_What to do_. Wherever the string "hwdata" appears in a line of the listing below, report that line.

________________

**src/hw/servo_status_pkg.sv**
```systemverilog
// Package with constants and types for the servo status output block.
package servo_status_pkg;
  // Register byte addresses.
  localparam logic [7:0] ADDR_ALARM_SRC = 8'h00;
  localparam logic [7:0] ADDR_CTRL = 8'h04;
  localparam logic [7:0] ADDR_DEV_WIDTH = 8'h08;
  localparam logic [7:0] ADDR_SPD_WIDTH = 8'h0c;
  localparam logic [7:0] ADDR_POS_ERR = 8'h10;
  localparam logic [7:0] ADDR_SPEED = 8'h14;
  localparam logic [7:0] ADDR_TERM_SEL = 8'h18;
  localparam logic [7:0] ADDR_STATUS = 8'h1c;
  localparam logic [7:0] ADDR_IRQ_STAT = 8'h20;
  localparam logic [7:0] ADDR_IRQ_MASK = 8'h24;
  // Number of alarm sources and the overload bit among them.
  localparam int NUM_ALARMS = 11;
  localparam int OVERLOAD_BIT = 10;
  localparam logic [10:0] SEVERE_MASK = 11'h7ff;
  // Number of output terminals and width of an assignment code.
  localparam int NUM_TERMS = 4;
  localparam int CODE_W = 5;
  // Assignment codes.
  localparam logic [4:0] CODE_ALARM_NORMAL = 5'h03;
  localparam logic [4:0] CODE_ALARM_INVERT = 5'h04;
  localparam logic [4:0] CODE_DYN_BRAKE = 5'h05;
  localparam logic [4:0] CODE_ZERO_DEV = 5'h08;
  localparam logic [4:0] CODE_ZERO_SPD = 5'h09;
  // Reset values.
  localparam logic [19:0] DEV_WIDTH_RESET = 20'h00190;
  localparam logic [19:0] SPD_WIDTH_RESET = 20'h00000;
  localparam logic [19:0] TERM_SEL_RESET = 20'h00000;
  localparam logic [31:0] CTRL_RESET = 32'h00000001;
  // Counts per motor revolution of the feedback encoder.
  localparam int COUNTS_PER_REV = 131072;
  // AHB transfer type codes.
  localparam logic [1:0] HTRANS_NONSEQ = 2'b10;
  // Stop sequence states.
  typedef enum logic [2:0] {
    ST_RUN = 3'b001,
    ST_DECEL = 3'b010,
    ST_COAST = 3'b100
  } stop_state_type;
endpackage

```
**src/hw/servo_status_outputs.sv**
```systemverilog
// Alarm latch, dynamic brake, zero-deviation and zero-speed output logic.
//
// Function
// - Any alarm sets and latches alarm flag.
// - Reset rising edge clears alarm once cause gone.
// - Inverted alarm output active while no alarm.
// - Codes 3 and 4 select alarm outputs.
// - Code 5 selects dynamic brake request.
// - Severe alarm holds brake request until reset.
// - Severe alarms other than overload force immediate coasting.
// - Overload decelerates first, coasts when stopped.
// - Zero deviation when error within width.
// - Zero deviation held on outside position mode.
// - Code 8 selects zero deviation flag.
// - Zero speed when speed at most width.
// - Code 9 selects zero speed flag.
// - Deviation counted in encoder feedback counts.
`timescale 1ns/1ps
module servo_status_outputs (
  // Clock and reset.
  input wire logic clk,
  input wire logic rst,
  // AHB-Lite slave.
  input wire logic hsel,
  input wire logic [31:0] haddr,
  input wire logic [1:0] htrans,
  input wire logic hwrite,
  input wire logic [2:0] hsize,
  input wire logic [31:0] hwdata,
  input wire logic hready,
  output logic [31:0] hrdata,
  output logic hreadyout,
  output logic hresp,
  // Alarm reset input from the sequence input terminals.
  input wire logic alarm_reset_in,
  // Drive status inputs.
  input wire logic [servo_status_pkg::NUM_ALARMS-1:0] alarm_cause,
  input wire logic position_mode,
  input wire logic motor_stopped,
  input wire logic signed [31:0] position_error,
  input wire logic [31:0] motor_speed,
  // Drive control outputs.
  output logic coast_req,
  output logic decel_req,
  // Assignable sequence output terminals.
  output logic [servo_status_pkg::NUM_TERMS-1:0] term_out,
  // Interrupt.
  output logic irq
);
  import servo_status_pkg::*;

  // Bus and register state.
  logic wr_pend, next_wr_pend;
  logic [7:0] wr_addr, next_wr_addr;
  logic [31:0] next_hrdata;
  logic ctrl_pos_sw, next_ctrl_pos_sw;
  logic [19:0] dev_width, next_dev_width;
  logic [19:0] spd_width, next_spd_width;
  logic [19:0] term_sel, next_term_sel;
  logic [3:0] irq_stat, next_irq_stat;
  logic [3:0] irq_mask, next_irq_mask;
  // Status state.
  logic rst_s1, rst_s2, rst_s3;
  logic alarm_latched, next_alarm_latched;
  logic brake_req, next_brake_req;
  logic zero_dev, next_zero_dev;
  logic zero_spd, next_zero_spd;
  logic [NUM_ALARMS-1:0] alarm_seen, next_alarm_seen;
  stop_state_type stop_state, next_stop_state;
  logic next_coast_req, next_decel_req, next_irq;
  logic [NUM_TERMS-1:0] next_term_out;
  logic rst_edge;
  logic any_alarm;
  logic severe_alarm;
  logic [31:0] err_mag;
  logic addr_phase;
  logic rd_stat;

  // The bus never stalls and never errors.
  assign hreadyout = 1'b1;
  assign hresp = 1'b0;
  assign addr_phase = hsel && hready && htrans == HTRANS_NONSEQ;
  assign rd_stat = addr_phase && !hwrite && haddr[7:0] == ADDR_IRQ_STAT;

  // Alarm reset is synchronised; the edge detector compares the second and third stages.
  always_ff @(posedge clk) begin
    if (rst) begin
      rst_s1 <= 1'b0;
      rst_s2 <= 1'b0;
      rst_s3 <= 1'b0;
    end else begin
      rst_s1 <= alarm_reset_in;
      rst_s2 <= rst_s1;
      rst_s3 <= rst_s2;
    end
  end
  assign rst_edge = rst_s2 && !rst_s3;

  assign any_alarm = |alarm_cause;
  assign severe_alarm = |(alarm_cause & SEVERE_MASK);
  // Magnitude of the deviation in feedback counts; the error is signed.
  assign err_mag = position_error[31] ? 32'(-position_error)
                                      : 32'(position_error);

  // Next values of the AHB write pipeline, registers and read data.
  always_comb begin
    next_wr_pend = addr_phase && hwrite;
    next_wr_addr = addr_phase ? haddr[7:0] : wr_addr;
    next_ctrl_pos_sw = ctrl_pos_sw;
    next_dev_width = dev_width;
    next_spd_width = spd_width;
    next_term_sel = term_sel;
    next_irq_mask = irq_mask;
    next_hrdata = hrdata;
    if (wr_pend) begin
      case (wr_addr)
        ADDR_CTRL: next_ctrl_pos_sw = hwdata[0];
        ADDR_DEV_WIDTH: next_dev_width = hwdata[19:0];
        ADDR_SPD_WIDTH: next_spd_width = hwdata[19:0];
        ADDR_TERM_SEL: next_term_sel = hwdata[19:0];
        ADDR_IRQ_MASK: next_irq_mask = hwdata[3:0];
        default: next_wr_pend = next_wr_pend;
      endcase
    end
    if (addr_phase && !hwrite) begin
      case (haddr[7:0])
        ADDR_ALARM_SRC: next_hrdata = {21'h0, alarm_seen};
        ADDR_CTRL: next_hrdata = {31'h0, ctrl_pos_sw};
        ADDR_DEV_WIDTH: next_hrdata = {12'h0, dev_width};
        ADDR_SPD_WIDTH: next_hrdata = {12'h0, spd_width};
        ADDR_POS_ERR: next_hrdata = err_mag;
        ADDR_SPEED: next_hrdata = motor_speed;
        ADDR_TERM_SEL: next_hrdata = {12'h0, term_sel};
        ADDR_STATUS: next_hrdata = {25'h0, stop_state, zero_spd,
                                    zero_dev, brake_req, alarm_latched};
        ADDR_IRQ_STAT: next_hrdata = {28'h0, irq_stat};
        ADDR_IRQ_MASK: next_hrdata = {28'h0, irq_mask};
        default: next_hrdata = 32'h0;
      endcase
    end
  end

  // Registers of the bus side.
  always_ff @(posedge clk) begin
    if (rst) begin
      wr_pend <= 1'b0;
      wr_addr <= 8'h00;
      hrdata <= 32'h0;
      ctrl_pos_sw <= CTRL_RESET[0];
      dev_width <= DEV_WIDTH_RESET;
      spd_width <= SPD_WIDTH_RESET;
      term_sel <= TERM_SEL_RESET;
      irq_mask <= 4'h0;
    end else begin
      wr_pend <= next_wr_pend;
      wr_addr <= next_wr_addr;
      hrdata <= next_hrdata;
      ctrl_pos_sw <= next_ctrl_pos_sw;
      dev_width <= next_dev_width;
      spd_width <= next_spd_width;
      term_sel <= next_term_sel;
      irq_mask <= next_irq_mask;
    end
  end

  // Alarm latch, brake request, flags, stop sequence and interrupts.
  always_comb begin
    next_alarm_latched = alarm_latched;
    next_brake_req = brake_req;
    next_alarm_seen = alarm_seen | alarm_cause;
    if (rst_edge && !any_alarm) begin
      // The cause must be gone, so a reset during an alarm is ignored.
      next_alarm_latched = 1'b0;
      next_brake_req = 1'b0;
      next_alarm_seen = '0;
    end
    if (any_alarm) begin
      next_alarm_latched = 1'b1;
    end
    if (severe_alarm) begin
      next_brake_req = 1'b1;
    end
    // Position mode here means both the drive and software agree on it.
    next_zero_dev = !(position_mode && ctrl_pos_sw) ||
                    err_mag <= {12'h0, dev_width};
    next_zero_spd = motor_speed <= {12'h0, spd_width};
    next_stop_state = stop_state;
    case (stop_state)
      ST_RUN: begin
        if (|(alarm_cause & SEVERE_MASK & ~(11'h1 << OVERLOAD_BIT))) begin
          next_stop_state = ST_COAST;
        end else if (alarm_cause[OVERLOAD_BIT]) begin
          next_stop_state = ST_DECEL;
        end
      end
      ST_DECEL: begin
        if (motor_stopped ||
            |(alarm_cause & SEVERE_MASK & ~(11'h1 << OVERLOAD_BIT))) begin
          next_stop_state = ST_COAST;
        end
      end
      ST_COAST: begin
        if (!next_brake_req) begin
          next_stop_state = ST_RUN;
        end
      end
      default: next_stop_state = ST_RUN;
    endcase
    next_coast_req = next_stop_state == ST_COAST;
    next_decel_req = next_stop_state == ST_DECEL;
    for (int t = 0; t < NUM_TERMS; t++) begin
      case (term_sel[t*CODE_W +: CODE_W])
        CODE_ALARM_NORMAL: next_term_out[t] = next_alarm_latched;
        // Break contact: active while healthy; lets host wait.
        CODE_ALARM_INVERT: next_term_out[t] = !next_alarm_latched;
        CODE_DYN_BRAKE: next_term_out[t] = next_brake_req;
        CODE_ZERO_DEV: next_term_out[t] = next_zero_dev;
        CODE_ZERO_SPD: next_term_out[t] = next_zero_spd;
        default: next_term_out[t] = 1'b0;
      endcase
    end
    // Events: alarm set, brake set, zero deviation rise, zero speed rise.
    // A read clears the status, but a new event in that cycle wins.
    next_irq_stat = rd_stat ? 4'h0 : irq_stat;
    next_irq_stat = next_irq_stat | {next_zero_spd && !zero_spd,
                                     next_zero_dev && !zero_dev,
                                     next_brake_req && !brake_req,
                                     next_alarm_latched && !alarm_latched};
    next_irq = |(next_irq_stat & irq_mask);
  end

  // Registers of the status side.
  always_ff @(posedge clk) begin
    if (rst) begin
      alarm_latched <= 1'b0;
      brake_req <= 1'b0;
      alarm_seen <= '0;
      zero_dev <= 1'b1;
      zero_spd <= 1'b1;
      stop_state <= ST_RUN;
      coast_req <= 1'b0;
      decel_req <= 1'b0;
      term_out <= '0;
      irq_stat <= 4'h0;
      irq <= 1'b0;
    end else begin
      alarm_latched <= next_alarm_latched;
      brake_req <= next_brake_req;
      alarm_seen <= next_alarm_seen;
      zero_dev <= next_zero_dev;
      zero_spd <= next_zero_spd;
      stop_state <= next_stop_state;
      coast_req <= next_coast_req;
      decel_req <= next_decel_req;
      term_out <= next_term_out;
      irq_stat <= next_irq_stat;
      irq <= next_irq;
    end
  end
endmodule

```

________________

_Finished exercise_.
  input wire logic [31:0] hwdata,
        ADDR_CTRL: next_ctrl_pos_sw = hwdata[0];
        ADDR_DEV_WIDTH: next_dev_width = hwdata[19:0];
        ADDR_SPD_WIDTH: next_spd_width = hwdata[19:0];
        ADDR_TERM_SEL: next_term_sel = hwdata[19:0];
        ADDR_IRQ_MASK: next_irq_mask = hwdata[3:0];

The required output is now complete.